Atomic-Scale Laminated Structure of O-Doped WS2 and Carbon Layers with Highly Enhanced Ion Transfer for Fast-Charging Lithium-Ion Batteries

WS2 anode materials show huge potential for fast-charging lithium-ion batteries (LIBs) due to the naturally good 2D diffusion pathways but suffer from large Li+ diffusion barrier energy and poor intrinsic electrical conductivity. Here, a defect-rich atomic-scale laminated structure of WS2 and C (D-WS2-C) with O doping and enlarged interlayer distance from 0.62 to 1.06 nm of WS2 is first fabricated, which is assembled into micron-sized spheres to prepare WS2/C composite microspheres. D-WS2-C with maximized molecular layer contact area between WS2 and carbon and large interlayer spacing greatly enhances the electrical conductivity of WS2 and reduces Li-ion diffusion energy barrier, confirmed by density functional theory calculations.

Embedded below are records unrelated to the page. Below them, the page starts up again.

### src/rtl/ods_phase_path.sv
`timescale 1ns/10ps
// one post-divider path: divides the synth clock and slips its phase
module ods_phase_path
#(
    parameter int DIV_W = ods_pkg::ODS_DIV_W
)
(
    input wire logic clk_i,                        // synthesizer clock
    input wire logic rst_i,                        // synchronous reset, high
    input wire logic [DIV_W-1:0] ratio_i,          // divide ratio, 2 or more
    input wire logic apply_i,                      // new setting valid, one cycle
    input wire ods_pkg::ods_phase_t phase_i,       // setting to take
    output logic clk_o,                            // divided, shifted clock
    output logic signed [3:0] fine_step_o,         // quadrature shift, 45 deg units
    output logic busy_o                            // coarse slip still running
);
    import ods_pkg::*;

    initial
    begin
        if (DIV_W < 2 || DIV_W > 24)
            $error("ods_phase_path: DIV_W out of range");
    end

    logic [DIV_W-1:0] cnt;
    logic [DIV_W-1:0] next_cnt;
    logic signed [16:0] slip;
    logic signed [16:0] next_slip;
    logic signed [ODS_COARSE_W-1:0] cur_coarse;
    logic signed [ODS_COARSE_W-1:0] next_coarse;
    logic signed [3:0] next_fine_step;
    logic next_clk;
    logic [1:0] step;
    logic [DIV_W:0] sum;

    // slip engine: positive slip advances, negative slip delays, one period per cycle
    always_comb
    begin
        next_slip = slip;
        next_coarse = cur_coarse;
        next_fine_step = fine_step_o;
        step = 2'd1;
        if (slip > 17'sd0)
        begin
            step = 2'd2;                           // skip a synth period
            next_slip = slip - 17'sd1;
        end
        else if (slip < 17'sd0)
        begin
            step = 2'd0;                           // hold for a synth period
            next_slip = slip + 17'sd1;
        end
        if (apply_i)
        begin
            // only the change from the last setting is slipped
            next_slip = next_slip + 17'(phase_i.coarse) - 17'(cur_coarse);
            next_coarse = phase_i.coarse;
            next_fine_step = ods_quad_steps(phase_i.fine);
        end
        sum = {1'b0, cnt} + (DIV_W+1)'(step);
        if (sum >= {1'b0, ratio_i})
            sum = sum - {1'b0, ratio_i};
        if (sum >= {1'b0, ratio_i})
            sum = '0;
        next_cnt = sum[DIV_W-1:0];
        next_clk = (next_cnt < (ratio_i >> 1));
    end

    // register the path state
    always_ff @(posedge clk_i)
    begin
        if (rst_i)
        begin
            cnt <= '0;
            slip <= '0;
            cur_coarse <= '0;
            fine_step_o <= '0;
            clk_o <= 1'b0;
            busy_o <= 1'b0;
        end
        else
        begin
            cnt <= next_cnt;
            slip <= next_slip;
            cur_coarse <= next_coarse;
            fine_step_o <= next_fine_step;
            clk_o <= next_clk;
            busy_o <= (next_slip != 17'sd0);
        end
    end

    chk_advance_slip: assert property (@(posedge clk_i) disable iff (rst_i)
        (slip > 17'sd0 && !apply_i) |=> (slip == $past(slip) - 17'sd1))
        else $error("advance slip did not count down");
    chk_delay_slip: assert property (@(posedge clk_i) disable iff (rst_i)
        (slip < 17'sd0 && !apply_i) |=> (slip == $past(slip) + 17'sd1))
        else $error("delay slip did not count up");
    chk_zero_steady: assert property (@(posedge clk_i) disable iff (rst_i)
        (slip == 17'sd0 && !apply_i) |=> (slip == 17'sd0) && !busy_o)
        else $error("zero shift moved the phase");
    chk_coarse_load: assert property (@(posedge clk_i) disable iff (rst_i)
        apply_i |=> (cur_coarse == $past(phase_i.coarse)))
        else $error("coarse setting not taken");
    chk_fine_half: assert property (@(posedge clk_i) disable iff (rst_i)
        (apply_i && phase_i.fine == 3'h4) |=> (fine_step_o == 4'sh4))
        else $error("code 100 not 180 degrees");
    chk_fine_m135: assert property (@(posedge clk_i) disable iff (rst_i)
        (apply_i && phase_i.fine == 3'h3) |=> (fine_step_o == -4'sh3))
        else $error("code 011 not minus 135 degrees");
    chk_fine_hold: assert property (@(posedge clk_i) disable iff (rst_i)
        !apply_i |=> $stable(fine_step_o))
        else $error("fine shift changed without a new setting");

endmodule
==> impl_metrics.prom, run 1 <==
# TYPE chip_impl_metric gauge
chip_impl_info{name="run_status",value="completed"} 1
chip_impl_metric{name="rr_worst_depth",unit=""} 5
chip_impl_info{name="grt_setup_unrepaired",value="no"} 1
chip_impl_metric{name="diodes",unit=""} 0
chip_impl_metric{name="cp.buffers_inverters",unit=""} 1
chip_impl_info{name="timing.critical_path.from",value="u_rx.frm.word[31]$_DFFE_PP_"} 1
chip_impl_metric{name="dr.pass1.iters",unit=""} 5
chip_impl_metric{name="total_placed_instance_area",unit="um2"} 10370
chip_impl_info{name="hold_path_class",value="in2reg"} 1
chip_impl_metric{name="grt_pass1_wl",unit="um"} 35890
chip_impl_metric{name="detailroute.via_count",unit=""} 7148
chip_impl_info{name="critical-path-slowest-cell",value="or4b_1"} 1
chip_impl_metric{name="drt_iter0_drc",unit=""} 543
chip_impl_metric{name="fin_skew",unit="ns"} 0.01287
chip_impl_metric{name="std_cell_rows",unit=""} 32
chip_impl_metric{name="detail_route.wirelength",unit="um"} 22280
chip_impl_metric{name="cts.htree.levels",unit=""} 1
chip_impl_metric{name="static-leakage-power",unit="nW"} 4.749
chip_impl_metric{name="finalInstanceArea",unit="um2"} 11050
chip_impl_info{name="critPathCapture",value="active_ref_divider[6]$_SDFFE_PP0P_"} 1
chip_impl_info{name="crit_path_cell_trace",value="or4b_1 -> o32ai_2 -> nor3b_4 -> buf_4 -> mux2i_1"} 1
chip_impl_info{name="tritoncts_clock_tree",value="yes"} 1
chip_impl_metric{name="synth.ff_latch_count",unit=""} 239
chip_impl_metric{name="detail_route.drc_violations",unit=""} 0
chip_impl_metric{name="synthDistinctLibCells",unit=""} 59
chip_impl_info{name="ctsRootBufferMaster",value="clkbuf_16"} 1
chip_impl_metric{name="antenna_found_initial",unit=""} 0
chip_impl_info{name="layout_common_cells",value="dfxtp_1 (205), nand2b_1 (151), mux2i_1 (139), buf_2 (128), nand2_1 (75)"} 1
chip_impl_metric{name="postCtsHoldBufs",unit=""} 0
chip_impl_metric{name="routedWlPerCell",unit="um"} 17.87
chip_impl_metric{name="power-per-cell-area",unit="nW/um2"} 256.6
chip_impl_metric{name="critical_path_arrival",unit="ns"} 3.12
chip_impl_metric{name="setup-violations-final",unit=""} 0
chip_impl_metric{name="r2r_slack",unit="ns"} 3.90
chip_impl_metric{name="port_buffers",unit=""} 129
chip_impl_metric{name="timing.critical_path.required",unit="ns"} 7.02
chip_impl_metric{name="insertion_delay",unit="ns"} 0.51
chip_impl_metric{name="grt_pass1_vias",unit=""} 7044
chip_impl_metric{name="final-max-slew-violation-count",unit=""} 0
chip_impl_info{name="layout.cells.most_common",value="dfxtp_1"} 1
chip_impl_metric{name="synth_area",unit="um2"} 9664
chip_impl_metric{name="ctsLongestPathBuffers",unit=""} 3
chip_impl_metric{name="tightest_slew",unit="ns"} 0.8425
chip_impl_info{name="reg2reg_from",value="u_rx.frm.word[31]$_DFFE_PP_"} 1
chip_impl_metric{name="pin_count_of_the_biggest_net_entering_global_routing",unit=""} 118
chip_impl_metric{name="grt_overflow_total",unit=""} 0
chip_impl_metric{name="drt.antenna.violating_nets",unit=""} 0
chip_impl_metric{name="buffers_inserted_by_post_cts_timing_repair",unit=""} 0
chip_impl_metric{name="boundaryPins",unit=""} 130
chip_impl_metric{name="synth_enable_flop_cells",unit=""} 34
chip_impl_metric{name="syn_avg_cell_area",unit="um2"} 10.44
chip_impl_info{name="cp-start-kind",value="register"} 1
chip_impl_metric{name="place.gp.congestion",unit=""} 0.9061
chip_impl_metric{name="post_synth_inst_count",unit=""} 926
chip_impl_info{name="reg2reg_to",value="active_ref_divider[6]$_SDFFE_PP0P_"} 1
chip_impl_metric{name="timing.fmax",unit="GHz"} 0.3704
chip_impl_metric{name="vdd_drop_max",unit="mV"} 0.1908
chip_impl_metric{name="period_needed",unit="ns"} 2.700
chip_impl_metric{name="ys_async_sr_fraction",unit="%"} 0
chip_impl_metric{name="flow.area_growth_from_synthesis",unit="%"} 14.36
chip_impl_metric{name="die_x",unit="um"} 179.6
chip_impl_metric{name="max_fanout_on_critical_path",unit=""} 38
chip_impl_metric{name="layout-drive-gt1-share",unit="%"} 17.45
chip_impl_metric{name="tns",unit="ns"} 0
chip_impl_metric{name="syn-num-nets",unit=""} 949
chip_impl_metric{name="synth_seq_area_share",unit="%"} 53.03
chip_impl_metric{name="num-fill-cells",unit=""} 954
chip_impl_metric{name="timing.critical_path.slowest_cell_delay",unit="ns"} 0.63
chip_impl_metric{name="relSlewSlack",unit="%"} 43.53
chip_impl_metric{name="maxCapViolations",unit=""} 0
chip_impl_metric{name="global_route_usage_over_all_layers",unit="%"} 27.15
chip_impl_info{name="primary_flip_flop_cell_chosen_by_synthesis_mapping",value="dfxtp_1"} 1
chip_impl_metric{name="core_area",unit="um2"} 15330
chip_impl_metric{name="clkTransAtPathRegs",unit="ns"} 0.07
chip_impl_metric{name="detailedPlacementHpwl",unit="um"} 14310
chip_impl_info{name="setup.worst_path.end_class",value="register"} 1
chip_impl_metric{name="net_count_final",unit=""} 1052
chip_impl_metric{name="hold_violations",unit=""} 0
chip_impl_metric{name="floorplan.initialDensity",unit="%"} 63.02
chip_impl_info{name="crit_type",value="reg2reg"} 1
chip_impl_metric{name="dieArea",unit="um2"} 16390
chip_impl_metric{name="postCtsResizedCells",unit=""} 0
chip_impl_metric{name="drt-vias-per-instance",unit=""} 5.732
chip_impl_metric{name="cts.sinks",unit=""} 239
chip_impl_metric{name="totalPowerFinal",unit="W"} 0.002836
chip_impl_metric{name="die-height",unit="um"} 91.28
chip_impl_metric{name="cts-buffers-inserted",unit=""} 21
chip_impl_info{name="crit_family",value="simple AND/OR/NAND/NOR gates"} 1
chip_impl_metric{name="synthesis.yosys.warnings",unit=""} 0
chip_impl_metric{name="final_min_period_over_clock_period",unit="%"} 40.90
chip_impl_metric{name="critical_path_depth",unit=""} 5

Besides, the unique D-WS2-C enables the formation of vast superfine W nanoparticles (1-2 nm) during the conversation reaction, resulting in the construction of a space charge zone on W surface. Based on these characteristics of D-WS2-C, the prepared WS2/C composite microspheres show superior fast-charging capability with a high capacity of 647.8 mAh g(-1) at 20 C in half cells. For full cells, a high-energy density of 100.9 Wh kg(-1) is achieved at a charge time of only 8.5 min at 5 C, representing the best fast-charging performances in WS2-based anode materials to date.